Records to use =
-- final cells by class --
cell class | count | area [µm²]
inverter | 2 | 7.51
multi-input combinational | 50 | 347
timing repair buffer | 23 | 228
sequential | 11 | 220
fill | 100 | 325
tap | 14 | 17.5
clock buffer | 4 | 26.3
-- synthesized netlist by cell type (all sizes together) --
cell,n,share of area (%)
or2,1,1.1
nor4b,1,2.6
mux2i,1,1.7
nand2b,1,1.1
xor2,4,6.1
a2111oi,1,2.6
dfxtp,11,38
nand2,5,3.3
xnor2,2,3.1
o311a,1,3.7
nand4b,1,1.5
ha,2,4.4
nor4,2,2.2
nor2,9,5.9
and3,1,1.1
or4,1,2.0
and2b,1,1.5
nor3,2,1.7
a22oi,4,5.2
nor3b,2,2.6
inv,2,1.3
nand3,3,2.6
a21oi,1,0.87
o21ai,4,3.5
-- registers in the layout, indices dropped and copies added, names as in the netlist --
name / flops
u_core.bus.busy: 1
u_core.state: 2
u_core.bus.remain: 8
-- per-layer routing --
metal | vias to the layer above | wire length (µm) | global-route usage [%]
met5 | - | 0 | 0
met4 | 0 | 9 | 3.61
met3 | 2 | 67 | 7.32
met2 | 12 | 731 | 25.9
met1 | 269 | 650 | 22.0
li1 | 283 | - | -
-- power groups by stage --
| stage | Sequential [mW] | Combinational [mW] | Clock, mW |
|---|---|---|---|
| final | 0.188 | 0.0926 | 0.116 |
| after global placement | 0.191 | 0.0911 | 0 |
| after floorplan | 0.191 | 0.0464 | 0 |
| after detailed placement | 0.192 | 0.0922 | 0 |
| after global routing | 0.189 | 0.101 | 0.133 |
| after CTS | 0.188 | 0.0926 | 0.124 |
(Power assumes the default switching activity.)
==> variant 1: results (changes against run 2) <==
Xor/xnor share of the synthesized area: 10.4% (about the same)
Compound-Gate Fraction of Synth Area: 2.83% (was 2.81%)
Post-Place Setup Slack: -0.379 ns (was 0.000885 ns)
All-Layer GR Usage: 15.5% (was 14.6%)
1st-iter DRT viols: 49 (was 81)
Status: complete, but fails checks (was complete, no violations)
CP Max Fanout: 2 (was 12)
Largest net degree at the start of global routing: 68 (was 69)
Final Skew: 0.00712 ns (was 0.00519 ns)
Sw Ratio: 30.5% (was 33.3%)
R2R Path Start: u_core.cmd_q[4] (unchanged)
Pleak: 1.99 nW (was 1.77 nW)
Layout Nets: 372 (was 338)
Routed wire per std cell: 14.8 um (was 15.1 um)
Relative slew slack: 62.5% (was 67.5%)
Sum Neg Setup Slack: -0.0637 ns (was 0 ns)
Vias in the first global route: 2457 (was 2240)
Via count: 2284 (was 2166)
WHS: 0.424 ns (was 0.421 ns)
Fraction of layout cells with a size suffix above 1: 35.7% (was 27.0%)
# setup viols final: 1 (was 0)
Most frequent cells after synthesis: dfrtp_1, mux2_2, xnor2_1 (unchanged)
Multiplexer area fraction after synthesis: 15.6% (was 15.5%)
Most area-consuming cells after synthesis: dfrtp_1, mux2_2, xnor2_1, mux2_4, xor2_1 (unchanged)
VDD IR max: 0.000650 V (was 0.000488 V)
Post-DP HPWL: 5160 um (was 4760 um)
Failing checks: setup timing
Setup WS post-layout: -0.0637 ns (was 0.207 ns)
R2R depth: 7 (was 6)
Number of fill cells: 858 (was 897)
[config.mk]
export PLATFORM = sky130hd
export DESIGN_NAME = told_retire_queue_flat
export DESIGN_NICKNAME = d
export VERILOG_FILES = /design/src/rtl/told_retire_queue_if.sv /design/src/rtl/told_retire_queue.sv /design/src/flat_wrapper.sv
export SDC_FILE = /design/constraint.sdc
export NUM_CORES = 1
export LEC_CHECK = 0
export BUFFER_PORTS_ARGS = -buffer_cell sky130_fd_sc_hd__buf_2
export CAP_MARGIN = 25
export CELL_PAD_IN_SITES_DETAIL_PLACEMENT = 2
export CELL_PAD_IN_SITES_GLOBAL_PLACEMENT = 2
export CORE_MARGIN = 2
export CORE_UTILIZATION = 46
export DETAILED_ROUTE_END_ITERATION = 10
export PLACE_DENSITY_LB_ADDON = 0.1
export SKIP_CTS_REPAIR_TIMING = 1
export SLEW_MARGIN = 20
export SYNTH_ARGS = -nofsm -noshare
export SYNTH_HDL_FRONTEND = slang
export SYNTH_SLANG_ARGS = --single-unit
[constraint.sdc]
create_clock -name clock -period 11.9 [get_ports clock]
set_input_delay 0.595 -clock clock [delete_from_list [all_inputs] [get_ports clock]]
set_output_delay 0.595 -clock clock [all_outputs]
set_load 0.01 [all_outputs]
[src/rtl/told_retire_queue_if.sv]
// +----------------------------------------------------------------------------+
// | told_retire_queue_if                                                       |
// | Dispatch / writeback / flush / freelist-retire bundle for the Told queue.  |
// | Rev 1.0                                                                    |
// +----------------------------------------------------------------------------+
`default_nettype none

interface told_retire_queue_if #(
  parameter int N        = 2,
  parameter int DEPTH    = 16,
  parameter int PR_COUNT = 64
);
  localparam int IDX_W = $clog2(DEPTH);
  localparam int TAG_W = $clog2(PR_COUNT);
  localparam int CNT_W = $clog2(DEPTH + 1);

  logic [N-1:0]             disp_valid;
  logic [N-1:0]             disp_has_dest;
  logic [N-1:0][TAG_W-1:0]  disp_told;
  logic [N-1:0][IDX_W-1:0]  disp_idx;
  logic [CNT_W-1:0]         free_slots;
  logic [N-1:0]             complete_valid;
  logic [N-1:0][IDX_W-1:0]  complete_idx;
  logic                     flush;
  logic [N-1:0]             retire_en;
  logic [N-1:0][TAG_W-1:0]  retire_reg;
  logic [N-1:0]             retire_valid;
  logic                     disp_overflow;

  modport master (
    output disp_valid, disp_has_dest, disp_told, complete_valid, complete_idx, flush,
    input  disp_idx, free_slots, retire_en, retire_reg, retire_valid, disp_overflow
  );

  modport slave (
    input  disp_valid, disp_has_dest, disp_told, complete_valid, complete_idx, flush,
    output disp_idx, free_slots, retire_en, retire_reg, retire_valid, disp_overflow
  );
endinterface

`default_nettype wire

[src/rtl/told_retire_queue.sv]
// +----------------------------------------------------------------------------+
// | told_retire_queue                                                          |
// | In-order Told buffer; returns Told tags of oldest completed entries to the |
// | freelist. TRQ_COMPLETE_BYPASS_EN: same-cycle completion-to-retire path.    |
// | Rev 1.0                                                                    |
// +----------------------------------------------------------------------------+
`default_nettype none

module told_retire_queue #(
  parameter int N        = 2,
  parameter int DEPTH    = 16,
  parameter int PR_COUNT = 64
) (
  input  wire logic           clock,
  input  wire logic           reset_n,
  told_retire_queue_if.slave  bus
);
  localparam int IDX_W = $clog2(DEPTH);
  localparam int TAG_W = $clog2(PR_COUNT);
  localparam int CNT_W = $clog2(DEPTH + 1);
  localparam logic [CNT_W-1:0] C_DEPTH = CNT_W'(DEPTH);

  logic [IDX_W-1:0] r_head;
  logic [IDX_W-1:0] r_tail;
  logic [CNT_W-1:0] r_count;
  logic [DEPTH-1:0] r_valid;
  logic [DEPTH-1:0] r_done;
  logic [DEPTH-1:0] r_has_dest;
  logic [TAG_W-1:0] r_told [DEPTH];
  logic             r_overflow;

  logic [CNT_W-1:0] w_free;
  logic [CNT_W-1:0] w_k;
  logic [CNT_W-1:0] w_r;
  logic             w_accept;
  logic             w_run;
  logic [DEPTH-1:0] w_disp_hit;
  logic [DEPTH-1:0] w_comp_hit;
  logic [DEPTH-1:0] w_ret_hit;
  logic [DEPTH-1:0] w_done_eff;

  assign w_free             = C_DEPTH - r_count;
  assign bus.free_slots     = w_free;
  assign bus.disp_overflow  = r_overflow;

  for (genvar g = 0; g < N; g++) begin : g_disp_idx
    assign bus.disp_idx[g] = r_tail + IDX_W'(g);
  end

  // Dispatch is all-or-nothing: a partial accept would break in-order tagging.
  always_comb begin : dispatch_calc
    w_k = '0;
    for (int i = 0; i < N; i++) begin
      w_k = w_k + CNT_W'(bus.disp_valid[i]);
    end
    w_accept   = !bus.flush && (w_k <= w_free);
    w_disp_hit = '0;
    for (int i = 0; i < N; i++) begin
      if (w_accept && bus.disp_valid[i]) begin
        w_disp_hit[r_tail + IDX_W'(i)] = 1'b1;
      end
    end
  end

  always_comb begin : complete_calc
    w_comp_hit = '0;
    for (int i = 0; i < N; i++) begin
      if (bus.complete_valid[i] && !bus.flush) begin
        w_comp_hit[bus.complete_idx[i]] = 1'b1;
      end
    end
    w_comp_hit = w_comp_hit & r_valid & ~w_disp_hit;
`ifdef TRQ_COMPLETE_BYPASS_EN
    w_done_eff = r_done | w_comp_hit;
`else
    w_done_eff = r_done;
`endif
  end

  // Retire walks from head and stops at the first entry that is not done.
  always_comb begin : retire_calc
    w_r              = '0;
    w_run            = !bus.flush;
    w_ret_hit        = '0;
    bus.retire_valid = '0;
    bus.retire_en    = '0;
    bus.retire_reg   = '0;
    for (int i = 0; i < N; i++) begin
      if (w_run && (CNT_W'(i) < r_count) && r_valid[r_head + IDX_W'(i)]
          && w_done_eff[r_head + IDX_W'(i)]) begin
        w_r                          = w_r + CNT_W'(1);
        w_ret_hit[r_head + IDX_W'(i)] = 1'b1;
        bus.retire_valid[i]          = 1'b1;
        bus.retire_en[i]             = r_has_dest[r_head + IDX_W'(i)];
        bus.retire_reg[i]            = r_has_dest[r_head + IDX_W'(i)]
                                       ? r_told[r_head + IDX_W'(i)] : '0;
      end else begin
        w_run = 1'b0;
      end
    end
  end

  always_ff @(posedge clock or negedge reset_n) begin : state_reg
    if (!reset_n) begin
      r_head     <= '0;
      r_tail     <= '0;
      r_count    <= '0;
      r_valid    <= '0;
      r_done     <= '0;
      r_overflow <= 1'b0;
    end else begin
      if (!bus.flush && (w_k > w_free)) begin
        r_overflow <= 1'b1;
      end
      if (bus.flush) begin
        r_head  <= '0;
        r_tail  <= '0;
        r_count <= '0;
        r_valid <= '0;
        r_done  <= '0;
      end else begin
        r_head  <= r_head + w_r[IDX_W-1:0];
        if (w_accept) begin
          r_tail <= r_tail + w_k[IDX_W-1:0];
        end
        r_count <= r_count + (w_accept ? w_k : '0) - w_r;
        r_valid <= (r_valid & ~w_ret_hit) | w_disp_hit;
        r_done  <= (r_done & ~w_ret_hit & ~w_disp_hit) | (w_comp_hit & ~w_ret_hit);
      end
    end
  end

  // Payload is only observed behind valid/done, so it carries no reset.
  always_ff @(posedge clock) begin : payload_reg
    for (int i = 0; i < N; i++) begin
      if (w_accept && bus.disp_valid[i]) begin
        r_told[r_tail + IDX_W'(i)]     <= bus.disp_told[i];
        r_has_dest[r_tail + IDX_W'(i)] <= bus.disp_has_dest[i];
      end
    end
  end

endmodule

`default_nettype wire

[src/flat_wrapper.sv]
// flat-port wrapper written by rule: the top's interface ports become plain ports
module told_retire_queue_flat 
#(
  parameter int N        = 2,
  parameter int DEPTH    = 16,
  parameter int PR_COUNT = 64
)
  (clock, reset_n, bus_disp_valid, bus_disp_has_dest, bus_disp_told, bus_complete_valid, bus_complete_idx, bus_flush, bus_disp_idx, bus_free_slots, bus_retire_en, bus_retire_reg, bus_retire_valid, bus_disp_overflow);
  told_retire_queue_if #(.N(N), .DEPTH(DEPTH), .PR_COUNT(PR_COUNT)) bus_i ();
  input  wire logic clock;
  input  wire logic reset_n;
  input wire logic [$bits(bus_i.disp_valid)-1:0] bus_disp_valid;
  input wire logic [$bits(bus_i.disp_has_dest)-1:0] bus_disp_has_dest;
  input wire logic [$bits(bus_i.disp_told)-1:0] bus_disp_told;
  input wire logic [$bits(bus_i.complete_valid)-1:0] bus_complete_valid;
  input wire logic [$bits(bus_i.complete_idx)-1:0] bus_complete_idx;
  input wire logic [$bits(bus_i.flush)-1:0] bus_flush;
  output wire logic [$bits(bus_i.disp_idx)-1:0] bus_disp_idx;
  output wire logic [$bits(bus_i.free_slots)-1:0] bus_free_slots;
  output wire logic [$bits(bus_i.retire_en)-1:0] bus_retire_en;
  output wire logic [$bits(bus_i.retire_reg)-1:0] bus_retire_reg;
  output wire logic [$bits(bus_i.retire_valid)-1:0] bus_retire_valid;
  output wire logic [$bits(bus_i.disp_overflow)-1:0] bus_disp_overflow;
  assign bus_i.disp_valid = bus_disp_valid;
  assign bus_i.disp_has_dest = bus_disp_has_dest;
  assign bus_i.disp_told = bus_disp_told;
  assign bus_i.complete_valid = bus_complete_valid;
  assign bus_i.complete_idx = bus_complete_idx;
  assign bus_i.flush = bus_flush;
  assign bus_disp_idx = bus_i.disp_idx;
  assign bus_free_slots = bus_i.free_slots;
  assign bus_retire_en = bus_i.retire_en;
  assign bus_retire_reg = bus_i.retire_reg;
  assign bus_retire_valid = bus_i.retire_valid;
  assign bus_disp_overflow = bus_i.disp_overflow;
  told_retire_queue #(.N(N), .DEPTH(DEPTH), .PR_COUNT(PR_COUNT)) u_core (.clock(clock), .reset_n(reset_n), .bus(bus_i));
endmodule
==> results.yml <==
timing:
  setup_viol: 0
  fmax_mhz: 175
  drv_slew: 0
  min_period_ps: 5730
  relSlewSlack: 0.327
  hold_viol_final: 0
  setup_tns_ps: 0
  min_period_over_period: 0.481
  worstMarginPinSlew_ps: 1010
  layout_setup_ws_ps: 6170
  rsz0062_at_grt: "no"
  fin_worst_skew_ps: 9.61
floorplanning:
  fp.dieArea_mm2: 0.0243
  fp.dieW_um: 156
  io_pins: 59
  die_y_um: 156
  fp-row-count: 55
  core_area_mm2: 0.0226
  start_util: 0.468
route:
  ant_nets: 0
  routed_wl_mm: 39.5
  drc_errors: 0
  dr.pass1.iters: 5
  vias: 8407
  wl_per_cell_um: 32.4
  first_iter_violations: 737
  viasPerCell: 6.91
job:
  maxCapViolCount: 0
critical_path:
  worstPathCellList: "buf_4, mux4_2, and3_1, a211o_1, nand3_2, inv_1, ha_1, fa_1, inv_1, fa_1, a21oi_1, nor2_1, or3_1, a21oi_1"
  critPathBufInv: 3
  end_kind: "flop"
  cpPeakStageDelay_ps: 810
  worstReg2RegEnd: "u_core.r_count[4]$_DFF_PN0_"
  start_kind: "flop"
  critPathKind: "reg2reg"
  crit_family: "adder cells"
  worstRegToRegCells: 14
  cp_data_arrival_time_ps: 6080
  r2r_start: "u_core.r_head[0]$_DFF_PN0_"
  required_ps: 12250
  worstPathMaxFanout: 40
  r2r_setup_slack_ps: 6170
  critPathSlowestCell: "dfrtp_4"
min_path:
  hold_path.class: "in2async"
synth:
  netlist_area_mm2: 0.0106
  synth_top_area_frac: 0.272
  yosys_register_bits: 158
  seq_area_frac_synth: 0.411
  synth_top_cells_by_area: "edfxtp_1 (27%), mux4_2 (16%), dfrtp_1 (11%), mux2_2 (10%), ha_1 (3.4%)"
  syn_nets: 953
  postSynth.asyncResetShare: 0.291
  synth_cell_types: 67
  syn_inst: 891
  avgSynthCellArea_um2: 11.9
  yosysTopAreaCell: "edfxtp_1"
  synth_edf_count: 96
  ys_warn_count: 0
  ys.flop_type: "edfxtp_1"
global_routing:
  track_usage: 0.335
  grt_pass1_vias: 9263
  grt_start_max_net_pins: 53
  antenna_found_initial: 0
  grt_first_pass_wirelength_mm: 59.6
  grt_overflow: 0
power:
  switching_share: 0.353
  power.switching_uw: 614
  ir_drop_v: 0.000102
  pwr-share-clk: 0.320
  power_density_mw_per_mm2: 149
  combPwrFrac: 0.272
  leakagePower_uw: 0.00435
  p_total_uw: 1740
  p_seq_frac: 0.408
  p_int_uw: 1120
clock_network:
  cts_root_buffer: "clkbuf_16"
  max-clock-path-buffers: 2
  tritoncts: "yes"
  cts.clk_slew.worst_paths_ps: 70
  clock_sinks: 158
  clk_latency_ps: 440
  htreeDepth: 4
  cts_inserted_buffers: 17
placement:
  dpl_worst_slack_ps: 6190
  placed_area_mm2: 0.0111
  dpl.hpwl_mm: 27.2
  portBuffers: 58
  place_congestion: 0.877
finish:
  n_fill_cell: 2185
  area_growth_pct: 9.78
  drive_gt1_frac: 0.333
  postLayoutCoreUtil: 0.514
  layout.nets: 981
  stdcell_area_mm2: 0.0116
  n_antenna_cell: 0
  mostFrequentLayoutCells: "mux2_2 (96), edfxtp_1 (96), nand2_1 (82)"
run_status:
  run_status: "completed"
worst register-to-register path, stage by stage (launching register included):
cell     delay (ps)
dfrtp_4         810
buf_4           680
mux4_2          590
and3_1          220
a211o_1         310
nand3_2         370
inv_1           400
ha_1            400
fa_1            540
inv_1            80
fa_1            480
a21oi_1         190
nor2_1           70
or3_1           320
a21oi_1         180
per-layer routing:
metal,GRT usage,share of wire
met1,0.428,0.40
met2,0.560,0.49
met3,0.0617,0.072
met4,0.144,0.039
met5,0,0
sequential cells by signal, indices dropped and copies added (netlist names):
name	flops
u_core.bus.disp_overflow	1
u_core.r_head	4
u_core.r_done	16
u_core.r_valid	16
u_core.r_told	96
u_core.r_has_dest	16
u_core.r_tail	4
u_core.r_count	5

The problem = Repeat, exactly and only, the lines from the beginning of the material through the line that contains "Compound-Gate Fraction of".

Problem solution =
-- final cells by class --
cell class | count | area [µm²]
inverter | 2 | 7.51
multi-input combinational | 50 | 347
timing repair buffer | 23 | 228
sequential | 11 | 220
fill | 100 | 325
tap | 14 | 17.5
clock buffer | 4 | 26.3
-- synthesized netlist by cell type (all sizes together) --
cell,n,share of area (%)
or2,1,1.1
nor4b,1,2.6
mux2i,1,1.7
nand2b,1,1.1
xor2,4,6.1
a2111oi,1,2.6
dfxtp,11,38
nand2,5,3.3
xnor2,2,3.1
o311a,1,3.7
nand4b,1,1.5
ha,2,4.4
nor4,2,2.2
nor2,9,5.9
and3,1,1.1
or4,1,2.0
and2b,1,1.5
nor3,2,1.7
a22oi,4,5.2
nor3b,2,2.6
inv,2,1.3
nand3,3,2.6
a21oi,1,0.87
o21ai,4,3.5
-- registers in the layout, indices dropped and copies added, names as in the netlist --
name / flops
u_core.bus.busy: 1
u_core.state: 2
u_core.bus.remain: 8
-- per-layer routing --
metal | vias to the layer above | wire length (µm) | global-route usage [%]
met5 | - | 0 | 0
met4 | 0 | 9 | 3.61
met3 | 2 | 67 | 7.32
met2 | 12 | 731 | 25.9
met1 | 269 | 650 | 22.0
li1 | 283 | - | -
-- power groups by stage --
| stage | Sequential [mW] | Combinational [mW] | Clock, mW |
|---|---|---|---|
| final | 0.188 | 0.0926 | 0.116 |
| after global placement | 0.191 | 0.0911 | 0 |
| after floorplan | 0.191 | 0.0464 | 0 |
| after detailed placement | 0.192 | 0.0922 | 0 |
| after global routing | 0.189 | 0.101 | 0.133 |
| after CTS | 0.188 | 0.0926 | 0.124 |
(Power assumes the default switching activity.)
==> variant 1: results (changes against run 2) <==
Xor/xnor share of the synthesized area: 10.4% (about the same)
Compound-Gate Fraction of Synth Area: 2.83% (was 2.81%)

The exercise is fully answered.